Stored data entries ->
++++++++++++++++++++

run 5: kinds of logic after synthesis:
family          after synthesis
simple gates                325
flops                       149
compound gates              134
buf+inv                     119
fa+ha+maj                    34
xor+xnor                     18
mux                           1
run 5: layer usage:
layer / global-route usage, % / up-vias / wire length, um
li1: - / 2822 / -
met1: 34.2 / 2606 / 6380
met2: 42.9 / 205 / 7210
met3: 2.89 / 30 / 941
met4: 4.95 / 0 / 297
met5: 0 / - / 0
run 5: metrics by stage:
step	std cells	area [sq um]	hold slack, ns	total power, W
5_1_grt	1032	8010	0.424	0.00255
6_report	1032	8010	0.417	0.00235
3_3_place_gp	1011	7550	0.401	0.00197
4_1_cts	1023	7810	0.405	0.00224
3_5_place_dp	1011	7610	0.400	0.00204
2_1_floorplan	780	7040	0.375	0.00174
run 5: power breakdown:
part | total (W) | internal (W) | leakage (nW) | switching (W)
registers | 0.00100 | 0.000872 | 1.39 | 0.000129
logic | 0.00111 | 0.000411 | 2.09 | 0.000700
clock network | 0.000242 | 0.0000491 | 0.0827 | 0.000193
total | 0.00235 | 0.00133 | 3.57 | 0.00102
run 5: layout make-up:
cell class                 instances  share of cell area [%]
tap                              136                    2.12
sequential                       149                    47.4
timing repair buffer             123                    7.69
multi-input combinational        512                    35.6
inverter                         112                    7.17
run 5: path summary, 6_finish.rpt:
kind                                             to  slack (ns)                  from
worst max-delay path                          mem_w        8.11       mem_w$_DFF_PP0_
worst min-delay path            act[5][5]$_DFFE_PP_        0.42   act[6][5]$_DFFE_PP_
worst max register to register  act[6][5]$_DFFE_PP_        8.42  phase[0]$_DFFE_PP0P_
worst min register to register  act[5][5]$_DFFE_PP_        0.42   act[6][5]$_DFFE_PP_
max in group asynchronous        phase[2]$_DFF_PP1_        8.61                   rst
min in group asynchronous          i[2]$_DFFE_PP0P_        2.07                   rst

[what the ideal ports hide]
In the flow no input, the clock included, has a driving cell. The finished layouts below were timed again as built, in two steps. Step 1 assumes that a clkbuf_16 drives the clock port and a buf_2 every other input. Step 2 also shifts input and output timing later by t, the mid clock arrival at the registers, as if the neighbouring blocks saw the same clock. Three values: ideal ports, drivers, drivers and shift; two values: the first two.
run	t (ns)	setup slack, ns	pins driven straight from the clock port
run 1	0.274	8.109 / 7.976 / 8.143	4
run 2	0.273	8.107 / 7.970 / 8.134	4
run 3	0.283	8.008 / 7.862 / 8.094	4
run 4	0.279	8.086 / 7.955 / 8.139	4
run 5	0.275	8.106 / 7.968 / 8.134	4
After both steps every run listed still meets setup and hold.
From an optimization exercise on the open Yosys and OpenROAD flow, aimed at small area and a short achievable clock period; shortcuts taken in it are not production practice.
RTL that was checked went through simulation tests only; none was proved equivalent to the original.
Power is estimated from default activity; no workload was simulated.

run 1:
==> flow/design.v (excerpt) <==
module mac(input clk, input rst, input [15:0] x, input [15:0] y, output [31:0] acc);
reg r0_0;
reg r1_0;
reg r2_0;
reg r3_0;
reg r4_0;
reg r5_0;
reg r6_0;
reg r6_1;
reg r7_0;
reg r7_1;
reg r8_0;
reg r8_1;
reg r9_0;
reg r9_1;
reg r10_0;
reg r10_1;
reg r11_0;
reg r11_1;
reg r12_0;
reg r12_1;
reg r13_0;
reg r13_1;
reg r14_0;
reg r14_1;
reg r15_0;
reg r15_1;
reg r16_0;
reg r16_1;
reg r17_0;
reg r17_1;
reg r18_0;
reg r18_1;
reg r19_0;
reg r19_1;
reg r20_0;
reg r20_1;
reg r21_0;
reg r21_1;
reg r22_0;
reg r22_1;
reg r23_0;
reg r23_1;
reg r24_0;
reg r24_1;
reg r25_0;
reg r25_1;
reg r26_0;
reg r26_1;
reg r27_0;
reg r27_1;
reg r28_0;
reg r28_1;
reg r29_0;
reg r29_1;
reg r30_0;
reg r30_1;
reg r31_0;
reg rci;
wire p1;
wire p2;
wire p3;
wire p4;
wire p5;
wire p6;
wire p7;
wire p8;
wire p9;
wire p10;
wire p11;
wire p12;
wire p13;
wire p14;
wire p15;
wire p16;
wire p17;
wire p18;
wire p19;
wire p20;
wire p21;
wire p22;
wire p23;
wire p24;
wire p25;
wire p26;
wire p27;
wire p28;
wire p29;
wire p30;
wire p31;
wire p32;
wire p33;
wire p34;
wire p35;
wire p36;
wire p37;
wire p38;
wire p39;
wire p40;
wire p41;
wire p42;
wire p43;
wire p44;
wire p45;
wire p46;
wire p47;
wire p48;
wire p49;
wire p50;
wire p51;
wire p52;
wire p53;
wire p54;
wire p55;
wire p56;
wire p57;
wire p58;
wire p59;
wire p60;
wire p61;
wire p62;
wire p63;
wire p64;
wire p65;
wire p66;
wire p67;
wire p68;
wire p69;
wire p70;
wire p71;
wire p72;
wire p73;
wire p74;
wire p75;
wire p76;
wire p77;
wire p78;
wire p79;
wire p80;
wire p81;
wire p82;
wire p83;
wire p84;
wire p85;
wire p86;
wire p87;
wire p88;
wire p89;
wire p90;
wire p91;
wire p92;
wire p93;
wire p94;
wire p95;
wire p96;
wire p97;
wire p98;
wire p99;
wire p100;
wire p101;
wire p102;
wire p103;
wire p104;
wire p105;
wire p106;
wire p107;
wire p108;
wire p109;
wire p110;
wire p111;
wire p112;
wire p113;
wire p114;
wire p115;
wire p116;
wire p117;
wire p118;
wire p119;
wire p120;
wire p121;
wire p122;
wire p123;
wire p124;
wire p125;
wire p126;
wire p127;
wire p128;
wire p129;
wire p130;
wire p131;
wire p132;
wire p133;
wire p134;
wire p135;
wire p136;
wire p137;
wire p138;
wire p139;
  ...
clock: 18.0 ns
lec_check: 0
cap_margin: 20
core_margin: 2
core_utilization: 40
slew_margin: 20
synth_hierarchical: 1
synth_minimum_keep_size: 0
setup_slack_margin: 11.2
skip_gate_cloning: 1
buffer_ports_args: -buffer_cell sky130_fd_sc_hd__buf_1
cts_args: -sink_clustering_enable -repair_clock_nets -dont_use_dummy_load -buf_list sky130_fd_sc_hd__clkbuf_4 -root_buf sky130_fd_sc_hd__clkbuf_8
standard.sh (not shown) runs the stock make flow with config.mk's settings and CLKGATE_MAP_FILE= SYNTH_SCRIPT=/design/flow/synth_recipe.tcl, a recipe that flattens the netlist after the stock synthesis.
==> flow/flow/run.sh <==
#!/bin/bash
# Layout: the standard ORFS flow (standard.sh, standard synthesis), with
#  - timing repair aimed at a setup slack of flow/margin ns, so the resizer
#    works on the real critical paths even though the clock period is loose
#    (no gate cloning, so each port keeps exactly one buffer),
#  - the standard port buffering (every port gets its own buffer), with the
#    buffer cell in flow/portbuf,
#  - a clock tree without dummy balancing loads, extra CTS options in flow/cts.
# standard.log here holds make's output; ORFS's own logs are in orfs/logs.
set -euo pipefail
M=$(cat flow/margin)
PB=$(cat flow/portbuf)
CTS_EXTRA=$(cat flow/cts 2>/dev/null || true)
cat >> config.mk <<EOC
export SETUP_SLACK_MARGIN = $M
export SKIP_GATE_CLONING = 1
export BUFFER_PORTS_ARGS = -buffer_cell $PB
export CTS_ARGS = -sink_clustering_enable -repair_clock_nets -dont_use_dummy_load $CTS_EXTRA
EOC
bash standard.sh > standard.log 2>&1
==> flow/flow/cts <==
-buf_list sky130_fd_sc_hd__clkbuf_4 -root_buf sky130_fd_sc_hd__clkbuf_8
==> flow/flow/margin <==
11.2
==> flow/flow/portbuf <==
sky130_fd_sc_hd__buf_1
### run 1 -> run 2
Settings: changing SETUP_SLACK_MARGIN from 11.2 to 11.0; changing CTS_ARGS from -sink_clustering_enable -repair_clock_nets -dont_use_dummy_load -buf_list sky130_fd_sc_hd__clkbuf_4 -root_buf sky130_fd_sc_hd__clkbuf_8 to -sink_clustering_enable -repair_clock_nets -dont_use_dummy_load .
==> flow/flow/cts <==

==> flow/flow/margin <==
11.0
### Flow results
Run 1 → run 2: total power draw did not really move; part of the total power dissipated in the clock network grew by 2.6 points; switching component of the power has decreased.
NOTE met3 layer wire length in the routed design run 1->run 2 increased by a few percent
Row met2 track utilization from global routing: run 2 lower / run 1 higher
The run showing the smaller share of the clock period used by the worst path after layout is run 1.
Looking only at non-clock buffer count, and setting everything else aside, the lower value of run 1 and run 2 goes to run 2.
From run 1 to run 2 the numbers moved as follows: final cell count shrank by 8, via count normalized by instance count up 0.083.
Relative to run 2, the following input files were edited for run 3:
Settings: BUFFER_PORTS_ARGS now -buffer_cell sky130_fd_sc_hd__buf_2, was -buffer_cell sky130_fd_sc_hd__buf_1; SETUP_SLACK_MARGIN now 11, was 11.0; SKIP_GATE_CLONING no longer set, was 1; CORE_UTILIZATION now 60, was 40; CTS_ARGS now -sink_clustering_enable -repair_clock_nets -dont_use_dummy_load -buf_list sky130_fd_sc_hd__clkbuf_8 -root_buf sky130_fd_sc_hd__clkbuf_16 -sink_clustering_size 30, was -sink_clustering_enable -repair_clock_nets -dont_use_dummy_load .
==> flow/flow/run.sh <==
#!/bin/bash
# Layout: the standard ORFS flow (standard.sh, standard synthesis), with
#  - timing repair aimed at a setup slack of SETUP_MARGIN ns, so the resizer
#    works on the real critical paths even though the clock period is loose,
#  - port buffers of a small cell (every port still gets its own buffer),
#  - a clock tree without dummy balancing loads.
# Each tool's output goes to standard.log here and ORFS's own logs in orfs/logs.
set -euo pipefail
M=$(cat flow/margin)
CTS_EXTRA=$(cat flow/cts 2>/dev/null || true)
cat >> config.mk <<EOC
export SETUP_SLACK_MARGIN = $M
export BUFFER_PORTS_ARGS = -buffer_cell sky130_fd_sc_hd__buf_2
export CTS_ARGS = -sink_clustering_enable -repair_clock_nets -dont_use_dummy_load $CTS_EXTRA
EOC
bash standard.sh > standard.log 2>&1
==> flow/flow/cts <==
-buf_list sky130_fd_sc_hd__clkbuf_8 -root_buf sky130_fd_sc_hd__clkbuf_16 -sink_clustering_size 30
==> flow/flow/margin <==
11
removed: flow/flow/portbuf
### Flow results
NOTE: final critical-path required period in run 3 falls short of that of run 2
Changes observed in run 3 relative to run 2: core utilization climbed 20 points, peak per-stage delay on the critical path climbed 0.02 ns, total power climbed 3.2%, non-clock buffer contribution to total cell area dropped 0.43 points, cell area dropped 1.7%.
The final critical-path share of the clock period on run 2 is in line with that on run 3.
Diff run 2 -> run 3 | height of the die | down by more than 10%
| fmax | run 3 vs run 2 | ≈ equal |
The following lists how run 4 was set up differently from run 3:
Settings: DONT_BUFFER_PORTS: unset -> 1; CORE_UTILIZATION: 60 -> 40; CTS_ARGS: -sink_clustering_enable -repair_clock_nets -dont_use_dummy_load -buf_list sky130_fd_sc_hd__clkbuf_8 -root_buf sky130_fd_sc_hd__clkbuf_16 -sink_clustering_size 30 -> -sink_clustering_enable -repair_clock_nets -dont_use_dummy_load ; BUFFER_PORTS_ARGS: -buffer_cell sky130_fd_sc_hd__buf_2 -> unset; PRE_GLOBAL_PLACE_TCL: unset -> /design/flow/flow/ports.tcl.
==> flow/flow/run.sh <==
#!/bin/bash
# Layout: the standard ORFS flow (standard.sh, standard synthesis), with
#  - timing repair aimed at a setup slack of flow/margin ns, so the resizer
#    works on the real critical paths even though the clock period is loose,
#  - port buffers placed by flow/ports.tcl (every port gets its own buffer,
#    a stronger one on the inputs, which each drive 16 gates),
#  - a clock tree without dummy balancing loads and with the buffers in flow/cts.
# standard.log here holds make's output; ORFS's own logs are in orfs/logs.
set -euo pipefail
M=$(cat flow/margin)
CTS_EXTRA=$(cat flow/cts 2>/dev/null || true)
cat >> config.mk <<EOC
export SETUP_SLACK_MARGIN = $M
export DONT_BUFFER_PORTS = 1
export PRE_GLOBAL_PLACE_TCL = $PWD/flow/ports.tcl
export CTS_ARGS = -sink_clustering_enable -repair_clock_nets -dont_use_dummy_load $CTS_EXTRA
EOC
bash standard.sh > standard.log 2>&1
==> flow/flow/cts <==

==> flow/flow/ports.tcl (new file) <==
# Buffer every input and output port (run before global placement).
puts "Perform port buffering (flow/ports.tcl)..."
buffer_ports -inputs -buffer_cell sky130_fd_sc_hd__buf_4
buffer_ports -outputs -buffer_cell sky130_fd_sc_hd__buf_1
### Flow results
~same met2 wire length in run 3 and run 4. Part of the total power dissipated in the clock network up 0.5 points in run 4 wrt run 3. When run 4 is measured against run 3, its share of power burned in combinational logic turns out 1.5 points lower.

========
mac, a different RTL version from the one above (not shown whole).
For scale: ~1000 cells after synthesis, roughly 66 I/O pins, about 10000 µm² of cells after synthesis.
clock: 18.0 ns
lec_check: 0
cap_margin: 20
core_margin: 2
core_utilization: 40
slew_margin: 20
synth_hierarchical: 1
synth_minimum_keep_size: 0
run.sh (not shown) runs the stock make flow with config.mk's settings and CLKGATE_MAP_FILE= SYNTH_SCRIPT=/design/flow/synth_recipe.tcl, a recipe that flattens the netlist after the stock synthesis.
Stock flow here: none of the scripts above is used.
Edit:
==> flow/flow/run.sh (new file) <==
#!/bin/bash
# Standard ORFS layout with timing repair aimed below the clock period,
# port buffers of a small cell, and a clock tree without dummy loads.
set -euo pipefail
cat >> config.mk <<'EOC'
export SETUP_SLACK_MARGIN = 11
export BUFFER_PORTS_ARGS = -buffer_cell sky130_fd_sc_hd__buf_2
export CTS_ARGS = -sink_clustering_enable -repair_clock_nets -dont_use_dummy_load
EOC
bash standard.sh > standard.log 2>&1
==> flow/standard.sh (new file) <==
#!/bin/bash
# synth_recipe.tcl (not shown) runs the flow's synth.tcl, then flattens the netlist and writes it again
# the make line also repeats each setting of config.mk as NAME=value (left out here)
make -C /OpenROAD-flow-scripts/flow DESIGN_CONFIG=/design/flow/config.mk WORK_HOME=/design/flow/orfs CLKGATE_MAP_FILE= SYNTH_SCRIPT=/design/flow/synth_recipe.tcl "${@:-finish}"
Settings changed: BUFFER_PORTS_ARGS set to -buffer_cell sky130_fd_sc_hd__buf_2, CTS_ARGS set to -sink_clustering_enable -repair_clock_nets -dont_use_dummy_load, SETUP_SLACK_MARGIN set to 11.
removed: flow/run.sh
After rerunning:
- The changed run completed without violations
- routed wire length goes up by 0.66%
- combinational power shrinks by about 3%
- count of clock-buffer cells in the layout went down by 2
- utilization is lower by 0.61 points
- critical path depth does not change
- cell area decreases by 1.4%
- power is lower by 5.4%
- non-clock buffer count falls by 7
- final cell count drops by 1.0%
- via count goes down by 1.1%
- worst setup slack improved by 1.1 ns
No run of this note included a check of the RTL's function; only the layout flow was run.

## what the ideal ports hide
The results above use ideal ports. As a check the final layouts listed here were re-extracted and re-timed, cells and wires unchanged. Step 1 sets driving cells, clkbuf_16 on the clock port and buf_2 on the other inputs (assumed; they add their load-dependent delay and slew). Step 2, shift: input delay + t, output delay - t, t = (earliest + latest rising clock arrival at the registers) / 2. This alone moves slack from input paths to output paths. Three values: no drivers, after step 1, after step 2; two values: the first two.
run | t, ns | setup WS [ns] | hold slack, ns | worst setup path at the end | worst slew at a driven data input, ns
run 1 | 0.405 | 11.320 / 11.326 / 10.932 | 0.630 / 0.630 / 0.630 | input to register | 0.08
run 2 | 0.383 | 11.095 / 11.099 / 10.716 | 0.636 / 0.636 / 0.636 | input to register | 0.06
run 3 | 0.385 | 11.114 / 11.103 / 10.718 | 0.625 / 0.625 / 0.625 | input to register | 0.06
run 4 | 0.385 | 11.332 / 11.277 / 10.892 | 0.639 / 0.639 / 0.639 | input to register | 1.15
the first run of note 2 | 0.376 | 9.929 / 9.944 / 9.568 | 0.525 / 0.525 / 0.525 | input to register | 0.04
the second run of note 2 | 0.369 | 11.062 / 11.047 / 10.677 | 0.534 / 0.534 / 0.534 | input to register | 0.06
After both steps setup and hold are still met in every run listed. The setup slack of run 4, which loses most, moves by -0.055 ns with the drivers and by -0.440 ns with both steps.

++++++++++++++++++++

TASK ITEM -> Taking the entries from their first line through the line with "max in group", inclusive, restate each line word for word and give nothing else.

TASK SOLUTION ->
run 5: kinds of logic after synthesis:
family          after synthesis
simple gates                325
flops                       149
compound gates              134
buf+inv                     119
fa+ha+maj                    34
xor+xnor                     18
mux                           1
run 5: layer usage:
layer / global-route usage, % / up-vias / wire length, um
li1: - / 2822 / -
met1: 34.2 / 2606 / 6380
met2: 42.9 / 205 / 7210
met3: 2.89 / 30 / 941
met4: 4.95 / 0 / 297
met5: 0 / - / 0
run 5: metrics by stage:
step	std cells	area [sq um]	hold slack, ns	total power, W
5_1_grt	1032	8010	0.424	0.00255
6_report	1032	8010	0.417	0.00235
3_3_place_gp	1011	7550	0.401	0.00197
4_1_cts	1023	7810	0.405	0.00224
3_5_place_dp	1011	7610	0.400	0.00204
2_1_floorplan	780	7040	0.375	0.00174
run 5: power breakdown:
part | total (W) | internal (W) | leakage (nW) | switching (W)
registers | 0.00100 | 0.000872 | 1.39 | 0.000129
logic | 0.00111 | 0.000411 | 2.09 | 0.000700
clock network | 0.000242 | 0.0000491 | 0.0827 | 0.000193
total | 0.00235 | 0.00133 | 3.57 | 0.00102
run 5: layout make-up:
cell class                 instances  share of cell area [%]
tap                              136                    2.12
sequential                       149                    47.4
timing repair buffer             123                    7.69
multi-input combinational        512                    35.6
inverter                         112                    7.17
run 5: path summary, 6_finish.rpt:
kind                                             to  slack (ns)                  from
worst max-delay path                          mem_w        8.11       mem_w$_DFF_PP0_
worst min-delay path            act[5][5]$_DFFE_PP_        0.42   act[6][5]$_DFFE_PP_
worst max register to register  act[6][5]$_DFFE_PP_        8.42  phase[0]$_DFFE_PP0P_
worst min register to register  act[5][5]$_DFFE_PP_        0.42   act[6][5]$_DFFE_PP_
max in group asynchronous        phase[2]$_DFF_PP1_        8.61                   rst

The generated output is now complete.